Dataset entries

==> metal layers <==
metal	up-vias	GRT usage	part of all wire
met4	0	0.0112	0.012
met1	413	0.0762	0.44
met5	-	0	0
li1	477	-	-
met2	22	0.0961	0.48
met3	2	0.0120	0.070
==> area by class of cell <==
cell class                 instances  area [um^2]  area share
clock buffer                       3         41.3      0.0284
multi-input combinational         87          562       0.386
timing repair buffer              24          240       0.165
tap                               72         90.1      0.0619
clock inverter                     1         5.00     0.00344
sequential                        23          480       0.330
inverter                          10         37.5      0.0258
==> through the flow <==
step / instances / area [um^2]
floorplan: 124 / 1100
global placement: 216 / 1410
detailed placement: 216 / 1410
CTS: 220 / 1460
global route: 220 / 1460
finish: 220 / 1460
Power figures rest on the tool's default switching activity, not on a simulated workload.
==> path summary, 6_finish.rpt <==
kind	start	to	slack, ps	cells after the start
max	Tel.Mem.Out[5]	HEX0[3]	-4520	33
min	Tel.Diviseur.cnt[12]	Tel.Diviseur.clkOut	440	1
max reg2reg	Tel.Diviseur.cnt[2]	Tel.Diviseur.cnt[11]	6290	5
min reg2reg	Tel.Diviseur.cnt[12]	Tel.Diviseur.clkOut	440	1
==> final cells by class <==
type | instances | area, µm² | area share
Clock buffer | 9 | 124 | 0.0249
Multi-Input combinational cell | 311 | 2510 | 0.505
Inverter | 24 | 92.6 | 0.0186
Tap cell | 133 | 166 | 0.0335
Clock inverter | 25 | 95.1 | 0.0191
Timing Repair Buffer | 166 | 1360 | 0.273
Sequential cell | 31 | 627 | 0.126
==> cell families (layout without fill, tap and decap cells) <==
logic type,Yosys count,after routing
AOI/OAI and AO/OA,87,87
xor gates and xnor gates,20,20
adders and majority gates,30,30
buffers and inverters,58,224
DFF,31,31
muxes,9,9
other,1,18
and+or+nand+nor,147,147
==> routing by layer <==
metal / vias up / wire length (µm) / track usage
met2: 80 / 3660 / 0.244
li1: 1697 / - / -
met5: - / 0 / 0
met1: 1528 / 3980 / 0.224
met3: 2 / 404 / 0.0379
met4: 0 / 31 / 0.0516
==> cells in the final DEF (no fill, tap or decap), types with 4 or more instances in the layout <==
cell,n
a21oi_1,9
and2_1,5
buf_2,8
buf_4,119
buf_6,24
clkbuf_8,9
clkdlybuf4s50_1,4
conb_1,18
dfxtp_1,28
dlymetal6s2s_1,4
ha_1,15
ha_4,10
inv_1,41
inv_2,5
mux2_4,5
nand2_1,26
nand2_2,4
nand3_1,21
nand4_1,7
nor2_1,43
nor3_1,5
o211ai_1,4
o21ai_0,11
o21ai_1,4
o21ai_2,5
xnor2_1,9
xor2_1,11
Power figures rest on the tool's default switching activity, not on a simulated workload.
$ cat config.mk
export PLATFORM = sky130hd
export DESIGN_NAME = Rx_LAB5_DRF
export DESIGN_NICKNAME = Rx_LAB5_DRF
export VERILOG_FILES = /design/flow/design.v
export SDC_FILE = /design/flow/constraint.sdc
export NUM_CORES = 4
export LEC_CHECK = 1
export CORE_AREA = 10 10 70 70
export DIE_AREA = 0 0 80 80
$ cat design.v
module Rx_LAB5_DRF(SCin, SDin, PDout, PDready, ParErr);
input SCin;			 
input SDin;			 
output [7:0] PDout;	 
output PDready;		 
output ParErr;
assign ParErr = ((SDin == ^SR) && (Counter [3:0] == 4'd8)) ? 1'b0 : 1'b1;
reg [7:0] SR;		 
reg [3:0] Counter;	 
reg SRC;			 
always @(posedge SCin)
begin
	if ( (SDin == 1'b1) && (Counter [3:0] == 4'b0) )	 
		SRC <= 1'b1;									 
	else
		if (Counter[3:0] == 4'd7)						 
			SRC <= 1'b0;								 
		else
			SRC <= SRC;									 
end
always @(posedge SCin)
begin
	if (SRC == 1'b1)									 
		begin
			SR [7:1] <= SR[6:0];						 
			SR [0] <= SDin;								 
		end
	else
		SR [7:0] <= SR [7:0];							 
end
always @(posedge SCin)
begin
	if (SRC == 1'b0)									 
		Counter [3:0] <= 4'b0;							 
	else
		Counter [3:0] <= Counter [3:0] + 4'b1;			 
end
assign PDout [7:0] = SR [7:0];
assign PDready = (Counter [3:0] == 4'd8) ? 1'b1 : 1'b0;
endmodule
$ cat constraint.sdc
current_design Rx_LAB5_DRF

set clk_period 2.1
set clk_io_pct 0.2

create_clock -name clk0 -period $clk_period [get_ports {SCin}]

set non_clock_inputs [all_inputs -no_clocks]
set_input_delay [expr $clk_period * $clk_io_pct] -clock clk0 $non_clock_inputs
set_output_delay [expr $clk_period * $clk_io_pct] -clock clk0 [all_outputs]
$ cat run.sh
#!/bin/bash
# OpenROAD 26Q1-2900-gdf79404cd8, Yosys 0.63+post, stock flow scripts
make -C /OpenROAD-flow-scripts/flow DESIGN_CONFIG=/design/flow/config.mk WORK_HOME=/design/flow/orfs finish
==> job_summary.md <==
## Synthesis and layout report

| Metric | Value |
|---|---|
| Crit end category | primary output |
| Minimum clock period | ~2 ns |
| Sinks on Clock Net | 13 |
| WHS Path Cells | 1 |
| Critical path class | reg -> out |
| Final wirelength | roughly 990 um |
| Post-route DRC | 0 |
| CTS Hold Buffers Added | 0 |
| Root Buffer | clkbuf_4 |
| Total grt overflow | 0 |
| Cell Area, Synth | 546.8 um^2 |
| RSZ-0062 raised after global routing | yes |
| Max Cap Viol | 0 |
| Critical path peak fanout | 2 |
| Largest net degree at the start of global routing | 15 |
| Layout Cells excl Fill | 108 |
| Antenna diodes | 0 |
| Clock Tree Buf Depth | 2 |
| Slew Limit Fails | 0 |
| PnR worst setup slack | about 0.11 ns |
| Fraction of layout instances using a drive strength above 1 | 22.58% |
| Netlist cell types | 15 |
| Post-DRT Antenna Nets | 0 |
| R2r startpoint | Counter[0] |
| Crit Reg-Reg Endpoint | SRC |
| Worst skew pair latency | approximately 0.27 ns |
| H-tree depth | 1 |
| Die Wd | approximately 80 um |
| Worst hold path type | reg -> reg |
| Relative slew slack | roughly two thirds |
| Tool Warnings | 27 |
| Area Growth Syn to Fin | 47.14% |
| Initial core utilization | approximately 16% |
| Placed cells | around 100 |
| Status | finished, final reports clean |
| Final Hold Fails | 0 |
| Slew @ Worst Pin | between 0.5 and 0.6 ns |
| First-pass GRT wire length | 1662 um |
| Via Count | approximately 360 |
| Die area | ~0.0064 mm^2 |
| CP startpoint kind | flip-flop |
| Arr. time, crit path | about 1.6 ns |
| Port Buf Inserts | 11 |
| WL/cell | 9.167 um |
| Ys flops | 13 |
| Yosys warnings | 1 |
| Hold Path End | Counter[0] |
| Yosys Instances | 39 |
| DP Wirelength | 729.8 um |
| VDD IR-drop max | between 500 and 600 uV |
| CTS buffer count | 3 |
| Final setup vio count | 0 |
| CP Data Required Time | roughly 1.7 ns |
| Hold WS | ~0.48 ns |
| Rows | 21 |
| Placeable Area | between 0.003 and 0.004 mm^2 |
| Pwr Density | between 1500 and 2000 mW/mm^2 |
| DR pass1 iterations | 2 |
| Post-layout util | 23.55% |
| Post-Place Worst Slack | -0.4285 ns |
| Seq/Total Area, Yosys | between 60% and 70% |
| YS chip area | 546.8 um^2 |
| Reg clk slew, reported paths | roughly 0.08 ns |
| Vias in the first global route | a little under 400 |
| CTS tree | built |
| Vias per cell | 3.315 |
| Pwr Total | between 0.001 and 0.0015 W |
| Static leakage | between 0.3 and 0.4 nW |
| Period utilization | 94.83% |
| # IOs | 12 |
| Fmax | roughly 0.5 GHz |
| Die H | ~80 um |
| DR iter-0 viols | 4 |
| Clock skew | 0.008902 ns |
| Initial antenna violation count | 0 |
| Post-synthesis cell count | 39 |
| Worst Hold Launch | Counter[0] |
| R2R Setup Slk | between 1 and 1.5 ns |
| Worst-case reg-to-reg path depth | 4 |
| Avg Cell Area, Syn | about 14 um^2 |
| Placer Congestion | around 0.75 |
| GRT Overall Usage | around 3.3% |
stage by stage:
| stage | setup TNS (ns) | instance area (um^2) |
|---|---|---|
| final | 0 | 804.5 |
| after global placement | -0.4438 | 744.5 |
| after floorplan | 0 | 546.8 |
| after detailed placement | -0.4285 | 744.5 |
| after global routing | -0.0007375 | 804.5 |
| after CTS | 0 | 789.5 |
worst max-delay path, cell delays in order, from the launching register on:
cell and delay, ns:
edfxtp_1 0.40, xor2_1 0.17, xnor3_1 0.43, mux2i_1 0.17
buf_2 0.12
synth_stat cells:
master | instances | share of area (%)
a31oi_1 | 1 | 1.1
and2_1 | 3 | 3.4
dfxtp_1 | 5 | 18
edfxtp_1 | 8 | 44
ha_1 | 2 | 4.6
inv_1 | 5 | 3.4
mux2i_1 | 1 | 1.8
nand3_1 | 1 | 0.91
nand3b_1 | 1 | 1.4
nor2_1 | 1 | 0.69
nor2b_1 | 2 | 2.3
o21ai_0 | 2 | 1.8
xnor2_1 | 3 | 4.8
xnor3_1 | 2 | 8.2
xor2_1 | 2 | 3.2
registers in the layout, summed over array words and instances (netlist names):
register,flops
Counter,4
SRC,1
SR,8
routing by layer:
| metal | routed length (um) | up-vias | track usage (%) |
|---|---|---|---|
| li1 | - | 178 | - |
| met1 | 447 | 165 | 3.549 |
| met2 | 377 | 13 | 4.494 |
| met3 | 149 | 2 | 3.636 |
| met4 | 16 | 0 | 0.3521 |
| met5 | 0 | - | 0 |
repair_timing:
item / 4_1_cts / 5_1_grt
resized: 4 / 0
buffers inserted: 2 / 2
pin swaps: 3 / 3
endpoints found under the setup margin: 1 / 1
worst max-delay path by stage:
stage,to,slack [ns],startpoint,cells after the start
final,ParErr,0.11,SR[2],4
after global routing,ParErr,-0.0007,SR[2],4
after CTS,ParErr,0.07,SR[5],4
report_power, final:
group | total [W] | switching [W] | internal, W
sequential | 0.000553 | 0.000124 | 0.000428
clock | 0.000147 | 0.0000769 | 0.0000705
combinational | 0.000612 | 0.000161 | 0.000451
cell type report:
cell class / count / area [um^2]
inverter: 5 / 18.77
timing repair buffer: 19 / 165.2
tap: 46 / 57.56
sequential: 13 / 340.3
clock buffer: 3 / 22.52
fill: 366 / 2611
multi-input combinational: 21 / 195.2
clock inverter: 1 / 5.005
cell usage in the layout (no fill, tap or decap):
master	n
buf_4	8
xnor2_2	1
inv_1	5
nand3_1	1
ha_1	2
clkinv_2	1
edfxtp_1	8
xor2_1	2
mux2i_1	1
dfxtp_1	5
buf_2	1
nor2b_1	2
clkdlybuf4s50_1	10
o21ai_0	2
nor2_1	1
xnor2_1	2
a31oi_1	1
clkbuf_4	3
and2_1	3
xnor3_1	2
nand3b_1	1
cells by family (layout without fill, tap and decap cells):
family	Yosys count	in the layout	synth area share, %
DFF	13	13	62.24
and+or+nand+nor	8	8	8.695
xor gates and xnor gates	7	7	16.25
buffers and inverters	5	28	3.433
AOI/OAI and AO/OA	3	3	2.976
adders and majority gates	2	2	4.576
muxes	1	1	1.831
No activity file was given, so power comes from the tool's default toggle rates.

| Problem details |
Each line of the records above, from the first through the one containing "adders and majority gates,30,30", is to be retyped exactly; no other line belongs.

| Reply to the exercise |
==> metal layers <==
metal	up-vias	GRT usage	part of all wire
met4	0	0.0112	0.012
met1	413	0.0762	0.44
met5	-	0	0
li1	477	-	-
met2	22	0.0961	0.48
met3	2	0.0120	0.070
==> area by class of cell <==
cell class                 instances  area [um^2]  area share
clock buffer                       3         41.3      0.0284
multi-input combinational         87          562       0.386
timing repair buffer              24          240       0.165
tap                               72         90.1      0.0619
clock inverter                     1         5.00     0.00344
sequential                        23          480       0.330
inverter                          10         37.5      0.0258
==> through the flow <==
step / instances / area [um^2]
floorplan: 124 / 1100
global placement: 216 / 1410
detailed placement: 216 / 1410
CTS: 220 / 1460
global route: 220 / 1460
finish: 220 / 1460
Power figures rest on the tool's default switching activity, not on a simulated workload.
==> path summary, 6_finish.rpt <==
kind	start	to	slack, ps	cells after the start
max	Tel.Mem.Out[5]	HEX0[3]	-4520	33
min	Tel.Diviseur.cnt[12]	Tel.Diviseur.clkOut	440	1
max reg2reg	Tel.Diviseur.cnt[2]	Tel.Diviseur.cnt[11]	6290	5
min reg2reg	Tel.Diviseur.cnt[12]	Tel.Diviseur.clkOut	440	1
==> final cells by class <==
type | instances | area, µm² | area share
Clock buffer | 9 | 124 | 0.0249
Multi-Input combinational cell | 311 | 2510 | 0.505
Inverter | 24 | 92.6 | 0.0186
Tap cell | 133 | 166 | 0.0335
Clock inverter | 25 | 95.1 | 0.0191
Timing Repair Buffer | 166 | 1360 | 0.273
Sequential cell | 31 | 627 | 0.126
==> cell families (layout without fill, tap and decap cells) <==
logic type,Yosys count,after routing
AOI/OAI and AO/OA,87,87
xor gates and xnor gates,20,20
adders and majority gates,30,30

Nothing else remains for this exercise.